__WHAT IS EXPECTED__
Repeat the listing in full. Nothing may be added or left out.

__ENTRIES PROVIDED__
**src/rtl/mips_exc_pkg.sv**
```systemverilog
// Shared types for the exception unit: FSM state encoding and the default cause numbering
// used by the multicycle datapath.
package mips_exc_pkg;

  typedef enum logic [2:0] {
    IDLE,
    FETCH,
    WAIT,
    LOAD,
    HANDLER,
    RETURN
  } exc_state_t;

  localparam int CAUSE_OVERFLOW   = 0;
  localparam int CAUSE_INVALID_OP = 1;

  // Vector fetches stall for at most MEM_LAT-1 <= 3 extra cycles.
  localparam int CNT_W = 2;

endpackage

```
**src/rtl/exc_prio_enc.sv**
```systemverilog
// Combinational priority encoder: lowest set bit wins, valid when any bit is set.
module exc_prio_enc #(
  parameter int N     = 4,
  parameter int IDX_W = 2
) (
  input  logic [N-1:0]     req,
  output logic [IDX_W-1:0] idx,
  output logic             valid
);

  always_comb begin
    idx   = '0;
    valid = |req;
    for (int i = N - 1; i >= 0; i--) begin
      if (req[i]) idx = IDX_W'(i);
    end
  end

endmodule

```
**src/rtl/exception_unit.sv**
```systemverilog
// Prioritised, maskable exception controller: latches causes, fetches the handler vector
// through the shared memory port, redirects the PC and restores EPC on eret.
module exception_unit
  import mips_exc_pkg::*;
#(
  parameter int              DATA_W   = 32,
  parameter int              N_CAUSES = 4,
  parameter logic [DATA_W-1:0] VEC_BASE = DATA_W'(32'h000000F0),
  parameter int              MEM_LAT  = 1
) (
  input  logic                clock,
  input  logic                reset,
  input  logic [N_CAUSES-1:0] cause_req,
  input  logic [DATA_W-1:0]   epc_in,
  input  logic                mask_we,
  input  logic [N_CAUSES-1:0] mask_in,
  input  logic                eret,
  input  logic [DATA_W-1:0]   mem_data,
  output logic                busy,
  output logic                mem_req,
  output logic [DATA_W-1:0]   mem_addr,
  output logic                pc_load,
  output logic [DATA_W-1:0]   pc_value,
  output logic [DATA_W-1:0]   epc,
  output logic [DATA_W-1:0]   cause,
  output logic                exl,
  output logic [N_CAUSES-1:0] mask
);

  localparam int IDX_W = (N_CAUSES > 1) ? $clog2(N_CAUSES) : 1;

  exc_state_t          state;
  logic [N_CAUSES-1:0] pending;
  logic [N_CAUSES-1:0] clr;
  logic [IDX_W-1:0]    sel;
  logic                valid;
  logic                accept;
  logic [CNT_W-1:0]    cnt;

  exc_prio_enc #(
    .N     (N_CAUSES),
    .IDX_W (IDX_W)
  ) u_prio (
    .req   (pending & ~mask),
    .idx   (sel),
    .valid (valid)
  );

  assign accept = (state == IDLE) && valid && !exl;
  assign clr    = accept ? (N_CAUSES'(1) << sel) : '0;

  // The vector word arrives on mem_data during LOAD, so it bypasses straight to the PC mux.
  always_comb begin
    pc_value = '0;
    if (state == LOAD)        pc_value = mem_data;
    else if (state == RETURN) pc_value = epc;
  end

  always_ff @(posedge clock or negedge reset) begin
    if (!reset) begin
      state    <= IDLE;
      pending  <= '0;
      mask     <= '0;
      epc      <= '0;
      cause    <= '0;
      exl      <= 1'b0;
      cnt      <= '0;
      busy     <= 1'b0;
      mem_req  <= 1'b0;
      mem_addr <= '0;
      pc_load  <= 1'b0;
    end else begin
      pending <= (pending & ~clr) | cause_req;
      if (mask_we) mask <= mask_in;
      pc_load <= 1'b0;
      unique case (state)
        IDLE: begin
          if (accept) begin
            state    <= FETCH;
            epc      <= epc_in;
            cause    <= DATA_W'(sel);
            exl      <= 1'b1;
            busy     <= 1'b1;
            mem_req  <= 1'b1;
            mem_addr <= VEC_BASE + (DATA_W'(sel) << 2);
          end
        end
        FETCH: begin
          cnt <= CNT_W'(MEM_LAT - 1);
          if (MEM_LAT == 1) begin
            state   <= LOAD;
            pc_load <= 1'b1;
          end else begin
            state <= WAIT;
          end
        end
        WAIT: begin
          cnt <= cnt - CNT_W'(1);
          if (cnt == CNT_W'(1)) begin
            state   <= LOAD;
            pc_load <= 1'b1;
          end
        end
        LOAD: begin
          state    <= HANDLER;
          busy     <= 1'b0;
          mem_req  <= 1'b0;
          mem_addr <= '0;
        end
        HANDLER: begin
          if (eret) begin
            state   <= RETURN;
            busy    <= 1'b1;
            pc_load <= 1'b1;
          end
        end
        RETURN: begin
          state <= IDLE;
          exl   <= 1'b0;
          busy  <= 1'b0;
        end
        default: state <= IDLE;
      endcase
    end
  end

endmodule

```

__FINISHED TASK__
**src/rtl/mips_exc_pkg.sv**
```systemverilog
// Shared types for the exception unit: FSM state encoding and the default cause numbering
// used by the multicycle datapath.
package mips_exc_pkg;

  typedef enum logic [2:0] {
    IDLE,
    FETCH,
    WAIT,
    LOAD,
    HANDLER,
    RETURN
  } exc_state_t;

  localparam int CAUSE_OVERFLOW   = 0;
  localparam int CAUSE_INVALID_OP = 1;

  // Vector fetches stall for at most MEM_LAT-1 <= 3 extra cycles.
  localparam int CNT_W = 2;

endpackage

```
**src/rtl/exc_prio_enc.sv**
```systemverilog
// Combinational priority encoder: lowest set bit wins, valid when any bit is set.
module exc_prio_enc #(
  parameter int N     = 4,
  parameter int IDX_W = 2
) (
  input  logic [N-1:0]     req,
  output logic [IDX_W-1:0] idx,
  output logic             valid
);

  always_comb begin
    idx   = '0;
    valid = |req;
    for (int i = N - 1; i >= 0; i--) begin
      if (req[i]) idx = IDX_W'(i);
    end
  end

endmodule

```
**src/rtl/exception_unit.sv**
```systemverilog
// Prioritised, maskable exception controller: latches causes, fetches the handler vector
// through the shared memory port, redirects the PC and restores EPC on eret.
module exception_unit
  import mips_exc_pkg::*;
#(
  parameter int              DATA_W   = 32,
  parameter int              N_CAUSES = 4,
  parameter logic [DATA_W-1:0] VEC_BASE = DATA_W'(32'h000000F0),
  parameter int              MEM_LAT  = 1
) (
  input  logic                clock,
  input  logic                reset,
  input  logic [N_CAUSES-1:0] cause_req,
  input  logic [DATA_W-1:0]   epc_in,
  input  logic                mask_we,
  input  logic [N_CAUSES-1:0] mask_in,
  input  logic                eret,
  input  logic [DATA_W-1:0]   mem_data,
  output logic                busy,
  output logic                mem_req,
  output logic [DATA_W-1:0]   mem_addr,
  output logic                pc_load,
  output logic [DATA_W-1:0]   pc_value,
  output logic [DATA_W-1:0]   epc,
  output logic [DATA_W-1:0]   cause,
  output logic                exl,
  output logic [N_CAUSES-1:0] mask
);

  localparam int IDX_W = (N_CAUSES > 1) ? $clog2(N_CAUSES) : 1;

  exc_state_t          state;
  logic [N_CAUSES-1:0] pending;
  logic [N_CAUSES-1:0] clr;
  logic [IDX_W-1:0]    sel;
  logic                valid;
  logic                accept;
  logic [CNT_W-1:0]    cnt;

  exc_prio_enc #(
    .N     (N_CAUSES),
    .IDX_W (IDX_W)
  ) u_prio (
    .req   (pending & ~mask),
    .idx   (sel),
    .valid (valid)
  );

  assign accept = (state == IDLE) && valid && !exl;
  assign clr    = accept ? (N_CAUSES'(1) << sel) : '0;

  // The vector word arrives on mem_data during LOAD, so it bypasses straight to the PC mux.
  always_comb begin
    pc_value = '0;
    if (state == LOAD)        pc_value = mem_data;
    else if (state == RETURN) pc_value = epc;
  end

  always_ff @(posedge clock or negedge reset) begin
    if (!reset) begin
      state    <= IDLE;
      pending  <= '0;
      mask     <= '0;
      epc      <= '0;
      cause    <= '0;
      exl      <= 1'b0;
      cnt      <= '0;
      busy     <= 1'b0;
      mem_req  <= 1'b0;
      mem_addr <= '0;
      pc_load  <= 1'b0;
    end else begin
      pending <= (pending & ~clr) | cause_req;
      if (mask_we) mask <= mask_in;
      pc_load <= 1'b0;
      unique case (state)
        IDLE: begin
          if (accept) begin
            state    <= FETCH;
            epc      <= epc_in;
            cause    <= DATA_W'(sel);
            exl      <= 1'b1;
            busy     <= 1'b1;
            mem_req  <= 1'b1;
            mem_addr <= VEC_BASE + (DATA_W'(sel) << 2);
          end
        end
        FETCH: begin
          cnt <= CNT_W'(MEM_LAT - 1);
          if (MEM_LAT == 1) begin
            state   <= LOAD;
            pc_load <= 1'b1;
          end else begin
            state <= WAIT;
          end
        end
        WAIT: begin
          cnt <= cnt - CNT_W'(1);
          if (cnt == CNT_W'(1)) begin
            state   <= LOAD;
            pc_load <= 1'b1;
          end
        end
        LOAD: begin
          state    <= HANDLER;
          busy     <= 1'b0;
          mem_req  <= 1'b0;
          mem_addr <= '0;
        end
        HANDLER: begin
          if (eret) begin
            state   <= RETURN;
            busy    <= 1'b1;
            pc_load <= 1'b1;
          end
        end
        RETURN: begin
          state <= IDLE;
          exl   <= 1'b0;
          busy  <= 1'b0;
        end
        default: state <= IDLE;
      endcase
    end
  end

endmodule

```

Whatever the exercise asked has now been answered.